While yesterday's topic was a pretty easy one to understand, today's issue is a much more complex one.

18) The Isolationist

“I thought we resolved this issue (racism) when it came up on the board last year.” or “We need to deal with this specific incident. Let’s not complicate it by bringing other irrelevant issues into it.” or “This incident only happened today because the TV news last night showed police beating that Black kid.”

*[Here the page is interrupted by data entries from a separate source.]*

[src/rtl/rr_hold_arbiter.sv]
// ---------------------------------------------------------------------------
// rr_hold_arbiter
//   N-requester round-robin arbiter with a bounded grant tenure. Sits between
//   N bus masters and one shared slave port. All outputs are registered.
//
//   A tenure lasts while the owner keeps requesting, up to MAX_HOLD cycles.
//   At that limit the grant passes to the next active requester in
//   round-robin order, and preempt pulses. If nobody else is waiting, the
//   owner is re-granted with a fresh tenure and no idle cycle in between.
//
//   Optional feature (macro ARB_LOCK_EN): adds a 'lock' input. While the
//   owner is requesting with lock=1, its tenure may run past MAX_HOLD.
//   hold_cnt saturates at MAX_HOLD in that case.
//
// Parameters
//   N         number of requesters (2..16)
//   MAX_HOLD  maximum consecutive grant cycles per tenure (1..255)
//   IDW       width of gnt_id
//   CW        width of hold_cnt
//
// Ports
//   clk        rising-edge clock
//   reset      asynchronous active-low reset
//   lock       (ARB_LOCK_EN only) owner extends its tenure past MAX_HOLD
//   req        level-sensitive request vector, bit k = requester k
//   gnt        one-hot grant, all zero when idle
//   gnt_id     index of current owner (0 when idle)
//   gnt_valid  high when any gnt bit is high
//   hold_cnt   cycles granted in current tenure, 1 on first grant cycle
//   preempt    one-cycle pulse when the owner loses grant while requesting
// ---------------------------------------------------------------------------
module rr_hold_arbiter #(
    parameter int N        = 4,
    parameter int MAX_HOLD = 16,
    parameter int IDW      = $clog2(N),
    parameter int CW       = $clog2(MAX_HOLD + 1)
) (
    input  logic           clk,
    input  logic           reset,
`ifdef ARB_LOCK_EN
    input  logic           lock,
`endif
    input  logic [N-1:0]   req,
    output logic [N-1:0]   gnt,
    output logic [IDW-1:0] gnt_id,
    output logic           gnt_valid,
    output logic [CW-1:0]  hold_cnt,
    output logic           preempt
);

    typedef enum logic {
        IDLE  = 1'b0,
        GRANT = 1'b1
    } state_t;

    state_t         state_q,     state_d;
    logic [IDW-1:0] ptr_q,       ptr_d;
    logic [N-1:0]   gnt_q,       gnt_d;
    logic [IDW-1:0] gnt_id_q,    gnt_id_d;
    logic           gnt_valid_q, gnt_valid_d;
    logic [CW-1:0]  hold_cnt_q,  hold_cnt_d;
    logic           preempt_q,   preempt_d;

    logic           own_req;
    logic           lock_hold;
    logic           at_limit;
    logic [IDW:0]   srch;
    logic           take;
    logic [IDW-1:0] take_id;
    logic           extend;
    logic           go_idle;

    // Round-robin search: scan start+1, start+2, ... wrapping modulo N and
    // return {found, index} of the first active requester. With skip_start
    // set, the start position itself (visited last) is excluded, which is
    // how "any other requester" is found at tenure expiry.
    function automatic logic [IDW:0] rr_search(
        input logic [N-1:0]   r,
        input logic [IDW-1:0] start,
        input logic           skip_start
    );
        logic           found;
        logic [IDW-1:0] win;
        int             idx;
        found = 1'b0;
        win   = '0;
        for (int k = 1; k <= N; k++) begin
            idx = int'(start) + k;
            if (idx >= N) idx = idx - N;
            if (!found && r[IDW'(idx)] && !(skip_start && (k == N))) begin
                found = 1'b1;
                win   = IDW'(idx);
            end
        end
        return {found, win};
    endfunction

`ifdef ARB_LOCK_EN
    assign lock_hold = lock;
`else
    assign lock_hold = 1'b0;
`endif

    assign own_req  = req[gnt_id_q];
    assign at_limit = (hold_cnt_q >= CW'(MAX_HOLD));

    always_comb begin
        state_d     = state_q;
        ptr_d       = ptr_q;
        gnt_d       = gnt_q;
        gnt_id_d    = gnt_id_q;
        gnt_valid_d = gnt_valid_q;
        hold_cnt_d  = hold_cnt_q;
        preempt_d   = 1'b0;
        srch        = '0;
        take        = 1'b0;
        take_id     = '0;
        extend      = 1'b0;
        go_idle     = 1'b0;

        case (state_q)
            IDLE: begin
                srch    = rr_search(req, ptr_q, 1'b0);
                take    = srch[IDW];
                take_id = srch[IDW-1:0];
            end
            GRANT: begin
                if (own_req && (!at_limit || lock_hold)) begin
                    extend = 1'b1;
                end else if (own_req) begin
                    // Tenure expired while still requesting: hand over if
                    // anyone else waits, otherwise restart the owner's tenure.
                    srch = rr_search(req, gnt_id_q, 1'b1);
                    take = 1'b1;
                    if (srch[IDW]) begin
                        take_id   = srch[IDW-1:0];
                        preempt_d = 1'b1;
                    end else begin
                        take_id   = gnt_id_q;
                    end
                end else begin
                    // Owner released; the owner's own bit is 0, so a full
                    // scan naturally leaves it lowest priority.
                    srch    = rr_search(req, gnt_id_q, 1'b0);
                    take    = srch[IDW];
                    take_id = srch[IDW-1:0];
                    go_idle = !srch[IDW];
                end
            end
            default: begin
                go_idle = 1'b1;
            end
        endcase

        if (take) begin
            state_d     = GRANT;
            ptr_d       = take_id;
            gnt_d       = {{(N-1){1'b0}}, 1'b1} << take_id;
            gnt_id_d    = take_id;
            gnt_valid_d = 1'b1;
            hold_cnt_d  = CW'(1);
        end else if (extend) begin
            // Saturate rather than wrap when lock holds past the limit.
            if (!at_limit) hold_cnt_d = hold_cnt_q + CW'(1);
        end else if (go_idle) begin
            state_d     = IDLE;
            gnt_d       = '0;
            gnt_id_d    = '0;
            gnt_valid_d = 1'b0;
            hold_cnt_d  = '0;
        end
    end

    // Reset points ptr at N-1 so requester 0 is searched first.
    always_ff @(posedge clk or negedge reset) begin
        if (!reset) begin
            state_q     <= IDLE;
            ptr_q       <= IDW'(N - 1);
            gnt_q       <= '0;
            gnt_id_q    <= '0;
            gnt_valid_q <= 1'b0;
            hold_cnt_q  <= '0;
            preempt_q   <= 1'b0;
        end else begin
            state_q     <= state_d;
            ptr_q       <= ptr_d;
            gnt_q       <= gnt_d;
            gnt_id_q    <= gnt_id_d;
            gnt_valid_q <= gnt_valid_d;
            hold_cnt_q  <= hold_cnt_d;
            preempt_q   <= preempt_d;
        end
    end

    assign gnt       = gnt_q;
    assign gnt_id    = gnt_id_q;
    assign gnt_valid = gnt_valid_q;
    assign hold_cnt  = hold_cnt_q;
    assign preempt   = preempt_q;

endmodule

Reality Check and Consequence

Attempts are made to isolate a particular incident of racism from of the larger context. We blame a publicized incident of racism outside our organization to rationalize an internal incident and to avoid facing the reality of racism within. When trying to resolve an accusation of racism within an institution, we often see the incident in a vacuum, or as an aberration, in isolation from an historic pattern of racism in this institution and nation. Racism has been institutionalized so that every “incident” is another symptom of the pattern. When we continue to react incident-to-incident, crisis-to-crisis, as though they are unconnected, we will find genuine resolution only further from our reach.

When white people discuss racism, there are several problems that occur. The first, of course, is they have never experienced racism, so they have no real context for what it is. Because of that missing context, their view of what racism is, how it works and what it does is also skewed. And because they don't have any real sense of the elements that racism creates, they view any issues of racism as singular cases, as anomalies, or possibly as not being racism at all.

This is what we're talking about with Ms. Olsson's point for today. If you don't believe racism exists, you aren't going to view any case of racism as what it actually is. That's another reason why discussing race in America is so incredibly challenging. It's like attempting to communicate meaning to the people we must speak with in a language they do not comprehend.

We, as a society, have to understand some basic things. One of these would be: if someone is unfamiliar with a topic, they should yield their opinions to those who are familiar. Certainly a patient wouldn't advise a doctor on how to treat their illness. Same thing here. Minorities are the ones who are expert at what racism is. But, all too frequently, white people give their opinion on what they believe racism to be, which can then dissolve into the argument about "reverse racism" or other points we have previously discussed in this series.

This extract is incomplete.